Congratulations on the data. Two questions for me. I recognize that the data collection is still continuing. But just curious if you could share anything on what you saw with the FibroScan measurements or other fibrosis biomarkers and when we might see that data?

Those data are -- have not been analyzed and now analyses are being conducted -- will be conducted over the next few weeks. We do expect to have additional data to share but within a reasonable time frame from today without specifying the exact date.

Got it. And then just with the totality of the data you have now, does this change your outlook for MAESTRO-NASH in anyway? And then can you just confirm that this is still on track for top line release in the third quarter of this year?

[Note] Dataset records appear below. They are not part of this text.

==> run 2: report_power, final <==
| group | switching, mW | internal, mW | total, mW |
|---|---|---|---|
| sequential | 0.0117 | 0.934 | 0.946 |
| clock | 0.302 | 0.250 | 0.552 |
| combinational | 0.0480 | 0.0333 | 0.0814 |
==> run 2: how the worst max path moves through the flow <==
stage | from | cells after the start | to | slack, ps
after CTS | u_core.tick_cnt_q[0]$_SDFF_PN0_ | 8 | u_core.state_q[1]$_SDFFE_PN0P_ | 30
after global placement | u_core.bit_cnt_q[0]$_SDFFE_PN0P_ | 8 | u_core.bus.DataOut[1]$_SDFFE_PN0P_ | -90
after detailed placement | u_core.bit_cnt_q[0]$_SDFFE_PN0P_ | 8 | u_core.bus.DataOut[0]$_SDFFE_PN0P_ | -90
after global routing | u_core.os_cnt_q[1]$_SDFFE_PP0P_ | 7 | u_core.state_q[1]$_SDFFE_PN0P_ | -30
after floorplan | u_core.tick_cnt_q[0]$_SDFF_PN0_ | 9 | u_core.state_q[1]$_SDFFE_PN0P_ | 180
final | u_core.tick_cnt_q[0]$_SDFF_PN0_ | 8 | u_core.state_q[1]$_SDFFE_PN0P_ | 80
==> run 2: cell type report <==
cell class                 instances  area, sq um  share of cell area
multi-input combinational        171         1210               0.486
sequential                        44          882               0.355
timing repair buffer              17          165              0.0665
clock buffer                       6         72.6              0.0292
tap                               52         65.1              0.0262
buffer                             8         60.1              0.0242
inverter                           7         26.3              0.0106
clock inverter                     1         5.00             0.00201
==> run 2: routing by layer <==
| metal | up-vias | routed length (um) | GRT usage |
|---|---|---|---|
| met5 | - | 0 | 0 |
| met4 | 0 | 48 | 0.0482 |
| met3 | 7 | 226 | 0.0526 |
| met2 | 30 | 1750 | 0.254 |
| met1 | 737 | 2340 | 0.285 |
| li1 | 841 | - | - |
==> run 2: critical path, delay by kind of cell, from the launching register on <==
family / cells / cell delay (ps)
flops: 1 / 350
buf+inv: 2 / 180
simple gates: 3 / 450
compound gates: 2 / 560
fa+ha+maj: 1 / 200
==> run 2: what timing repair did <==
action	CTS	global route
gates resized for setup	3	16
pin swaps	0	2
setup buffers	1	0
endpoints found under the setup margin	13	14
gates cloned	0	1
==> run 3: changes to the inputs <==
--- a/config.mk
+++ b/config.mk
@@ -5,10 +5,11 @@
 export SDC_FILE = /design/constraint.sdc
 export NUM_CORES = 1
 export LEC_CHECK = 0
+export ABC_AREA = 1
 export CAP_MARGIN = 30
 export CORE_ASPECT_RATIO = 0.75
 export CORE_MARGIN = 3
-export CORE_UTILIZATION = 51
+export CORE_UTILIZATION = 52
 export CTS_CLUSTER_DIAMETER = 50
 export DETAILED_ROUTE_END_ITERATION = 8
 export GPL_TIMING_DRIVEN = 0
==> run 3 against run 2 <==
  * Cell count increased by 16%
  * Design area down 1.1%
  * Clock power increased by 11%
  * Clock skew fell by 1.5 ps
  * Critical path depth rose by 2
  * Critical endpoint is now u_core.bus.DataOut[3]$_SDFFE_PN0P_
===== config.mk =====
export PLATFORM = sky130hd
export DESIGN_NAME = rom_reader
export DESIGN_NICKNAME = d
export VERILOG_FILES = /design/src/rtl/rom_reader.sv
export SDC_FILE = /design/constraint.sdc
export NUM_CORES = 1
export LEC_CHECK = 0
export ABC_AREA = 1
export ABC_CLOCK_PERIOD_IN_PS = 1300
export BUFFER_PORTS_ARGS = -buffer_cell sky130_fd_sc_hd__buf_2
export CORE_AREA = 2 2 48 50
export DETAILED_ROUTE_END_ITERATION = 8
export DIE_AREA = 0 0 50 52
export GPL_TIMING_DRIVEN = 0
export PLACE_DENSITY = 0.83
export REMOVE_ABC_BUFFERS = 1
export SETUP_SLACK_MARGIN = 0.1
export SYNTH_ARGS = -nofsm -noshare
export SYNTH_HDL_FRONTEND = slang
export SYNTH_SLANG_ARGS = --single-unit

===== constraint.sdc =====
create_clock -name clk -period 1.3 [get_ports clk]
set_input_delay 0.26 -clock clk [delete_from_list [all_inputs] [get_ports clk]]
set_output_delay 0.26 -clock clk [all_outputs]
set_load 0.05 [all_outputs]
$ cat src/rtl/core_ep_arb_if.sv
`default_nettype none
// ============================================================================
//  Module      : core_ep_arb_if
//  Description : Requester-side bundle for the PCIe endpoint transmit arbiter.
//                Carries the per-requester request/drive levels toward the
//                arbiter and the grant, TX-mux select and error flags back.
//  Ports       : req_ep    - per-requester request level
//                drv_ep    - per-requester "driving endpoint" level
//                my_trn    - one-hot registered grant
//                gnt_vld   - a grant is outstanding
//                gnt_idx   - index of current or last grantee
//                drv_act   - TX mux enable
//                to_err    - watchdog revoke pulse
//                proto_err - drive-without-grant pulse
//  Modports    : master - requester / TX-mux side
//                slave  - arbiter side
//  Revision    : 1.0 - initial release
// ============================================================================
interface core_ep_arb_if #(
    parameter int N_REQ = 4,
    parameter int IDX_W = 2
) ();
    logic [N_REQ-1:0] req_ep;
    logic [N_REQ-1:0] drv_ep;
    logic [N_REQ-1:0] my_trn;
    logic             gnt_vld;
    logic [IDX_W-1:0] gnt_idx;
    logic             drv_act;
    logic             to_err;
    logic             proto_err;

    modport master (
        output req_ep,
        output drv_ep,
        input  my_trn,
        input  gnt_vld,
        input  gnt_idx,
        input  drv_act,
        input  to_err,
        input  proto_err
    );

    modport slave (
        input  req_ep,
        input  drv_ep,
        output my_trn,
        output gnt_vld,
        output gnt_idx,
        output drv_act,
        output to_err,
        output proto_err
    );
endinterface
`default_nettype wire

$ cat src/rtl/core_ep_arb.sv
`default_nettype none
// ============================================================================
//  Module      : core_ep_arb
//  Description : Round-robin owner of the PCIe endpoint transmit interface.
//                Grants one of N_REQ requesters at a time with a registered
//                one-hot my_trn, tracks the grantee's drv_ep ownership window
//                until release, revokes grants that are never taken up within
//                GRANT_TO cycles, and flags drv_ep from non-grantees.
//  Ports       : clk  - core clock
//                rst  - asynchronous active-high reset
//                ep   - core_ep_arb_if.slave (req_ep, drv_ep in;
//                       my_trn, gnt_vld, gnt_idx, drv_act, to_err,
//                       proto_err out)
//  Parameters  : N_REQ    - number of requesters (2..8)
//                IDX_W    - width of gnt_idx, 2**IDX_W >= N_REQ
//                GRANT_TO - cycles allowed from grant to drv_ep (1..65535)
//  Revision    : 1.0 - initial release
// ============================================================================
module core_ep_arb #(
    parameter int N_REQ    = 4,
    parameter int IDX_W    = 2,
    parameter int GRANT_TO = 1024
) (
    input  wire logic   clk,
    input  wire logic   rst,
    core_ep_arb_if.slave ep
);

    localparam int               c_WD_W    = 16;
    localparam logic [c_WD_W-1:0] c_WD_LAST = c_WD_W'(GRANT_TO - 1);
    localparam logic [N_REQ-1:0]  c_ONE     = {{(N_REQ-1){1'b0}}, 1'b1};

    typedef enum logic [1:0] {
        S_IDLE  = 2'd0,
        S_GRANT = 2'd1,
        S_BUSY  = 2'd2
    } state_t;

    state_t             r_state;
    state_t             w_state_nxt;

    logic [IDX_W-1:0]   r_ptr;
    logic [IDX_W-1:0]   r_gnt_idx;
    logic [N_REQ-1:0]   r_my_trn;
    logic [c_WD_W-1:0]  r_wdog;
    logic               r_to_err;
    logic               r_proto_err;

    logic               w_any;
    logic [IDX_W-1:0]   w_sel;
    logic               w_own_drv;
    logic               w_grant;
    logic               w_release;
    logic               w_revoke;
    logic [IDX_W-1:0]   w_next_idx;
    logic               w_intruder;

    // Modulo-N_REQ wrap of a requester offset.
    function automatic logic [IDX_W-1:0] f_wrap(input int v);
        return IDX_W'(v % N_REQ);
    endfunction

    // Rotating priority search: first set request at ptr, ptr+1, ... .
    always_comb begin
        w_any = 1'b0;
        w_sel = '0;
        for (int i = 0; i < N_REQ; i++) begin
            if (!w_any && ep.req_ep[f_wrap(int'(r_ptr) + i)]) begin
                w_any = 1'b1;
                w_sel = f_wrap(int'(r_ptr) + i);
            end
        end
    end

    assign w_own_drv  = ep.drv_ep[r_gnt_idx];
    assign w_next_idx = (r_gnt_idx == IDX_W'(N_REQ - 1)) ? '0 : r_gnt_idx + 1'b1;

    // my_trn is zero in IDLE and one-hot on the grantee otherwise, so any
    // drv_ep bit outside it is a drive without ownership.
    assign w_intruder = |(ep.drv_ep & ~r_my_trn);

    // ------------------------------------------------------------------
    // State register
    // ------------------------------------------------------------------
    always_ff @(posedge clk or posedge rst) begin
        if (rst) begin
            r_state <= S_IDLE;
        end else begin
            r_state <= w_state_nxt;
        end
    end

    // ------------------------------------------------------------------
    // Next-state and transition strobes
    // ------------------------------------------------------------------
    always_comb begin
        w_state_nxt = r_state;
        w_grant     = 1'b0;
        w_release   = 1'b0;
        w_revoke    = 1'b0;
        case (r_state)
            S_IDLE: begin
                if (w_any) begin
                    w_grant     = 1'b1;
                    w_state_nxt = S_GRANT;
                end
            end
            S_GRANT: begin
                // drv_ep takes priority over an expiring watchdog.
                if (w_own_drv) begin
                    w_state_nxt = S_BUSY;
                end else if (r_wdog == c_WD_LAST) begin
                    w_revoke    = 1'b1;
                    w_state_nxt = S_IDLE;
                end
            end
            S_BUSY: begin
                if (!w_own_drv) begin
                    w_release   = 1'b1;
                    w_state_nxt = S_IDLE;
                end
            end
            default: begin
                w_state_nxt = S_IDLE;
            end
        endcase
    end

    // ------------------------------------------------------------------
    // Grant, pointer, watchdog and error registers
    // ------------------------------------------------------------------
    always_ff @(posedge clk or posedge rst) begin
        if (rst) begin
            r_ptr       <= '0;
            r_gnt_idx   <= '0;
            r_my_trn    <= '0;
            r_wdog      <= '0;
            r_to_err    <= 1'b0;
            r_proto_err <= 1'b0;
        end else begin
            r_to_err    <= w_revoke;
            r_proto_err <= w_intruder;

            if (w_grant) begin
                r_my_trn  <= c_ONE << w_sel;
                r_gnt_idx <= w_sel;
                r_wdog    <= '0;
            end else if (r_state == S_GRANT) begin
                r_wdog <= r_wdog + 1'b1;
            end

            // Pointer moves past the grantee only when its window ends,
            // so a fast re-requester queues behind everyone else pending.
            if (w_release || w_revoke) begin
                r_my_trn <= '0;
                r_ptr    <= w_next_idx;
            end
        end
    end

    assign ep.my_trn    = r_my_trn;
    assign ep.gnt_vld   = (r_state != S_IDLE);
    assign ep.gnt_idx   = r_gnt_idx;
    assign ep.drv_act   = w_own_drv && (r_state == S_BUSY);
    assign ep.to_err    = r_to_err;
    assign ep.proto_err = r_proto_err;

endmodule
`default_nettype wire

$ cat src/flat_wrapper.sv
// flat-port wrapper written by rule: the top's interface ports become plain ports
module core_ep_arb_flat 
#(
    parameter int N_REQ    = 4,
    parameter int IDX_W    = 2,
    parameter int GRANT_TO = 1024
)
  (clk, rst, ep_req_ep, ep_drv_ep, ep_my_trn, ep_gnt_vld, ep_gnt_idx, ep_drv_act, ep_to_err, ep_proto_err);
  core_ep_arb_if #(.N_REQ(N_REQ), .IDX_W(IDX_W)) ep_i ();
  input  wire logic clk;
  input  wire logic rst;
  input wire logic [$bits(ep_i.req_ep)-1:0] ep_req_ep;
  input wire logic [$bits(ep_i.drv_ep)-1:0] ep_drv_ep;
  output wire logic [$bits(ep_i.my_trn)-1:0] ep_my_trn;
  output wire logic [$bits(ep_i.gnt_vld)-1:0] ep_gnt_vld;
  output wire logic [$bits(ep_i.gnt_idx)-1:0] ep_gnt_idx;
  output wire logic [$bits(ep_i.drv_act)-1:0] ep_drv_act;
  output wire logic [$bits(ep_i.to_err)-1:0] ep_to_err;
  output wire logic [$bits(ep_i.proto_err)-1:0] ep_proto_err;
  assign ep_i.req_ep = ep_req_ep;
  assign ep_i.drv_ep = ep_drv_ep;
  assign ep_my_trn = ep_i.my_trn;
  assign ep_gnt_vld = ep_i.gnt_vld;
  assign ep_gnt_idx = ep_i.gnt_idx;
  assign ep_drv_act = ep_i.drv_act;
  assign ep_to_err = ep_i.to_err;
  assign ep_proto_err = ep_i.proto_err;
  core_ep_arb #(.N_REQ(N_REQ), .IDX_W(IDX_W), .GRANT_TO(GRANT_TO)) u_core (.clk(clk), .rst(rst), .ep(ep_i));
endmodule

MAESTRO-NASH is still on track for the third quarter. As we had indicated in making a decision on the dosing and strategy for MAESTRO-NASH, we believe that both doses, 80 and 100 milligrams, will successfully achieve the endpoints. Clearly, this study shows that. And it also increases confidence in the higher dose group of 100 milligrams, where we had really limited data until -- first, the open-label arm of MAESTRO-NAFLD and now this blinded 100-milligram dose arm.

Our next question comes from Akash Tewari with Jefferies.

So look, on the diarrhea signal, what was the percent of patients who're experiencing diarrhea at week 12, versus week 52? Does the diarrhea seem to be transient as we've seen historically? And did you introduce anything in your protocol to help patients manage the side effect? And then we also noticed on MRI-PDFF relative change for placebo. It was 6% at week 16, but it was plus 8% at week 52, which is a notable worsening over time. How surprising was that signal internally? And what are your kind of expectations for the Phase III NASH study on MRI-PDFF relative change at week 52?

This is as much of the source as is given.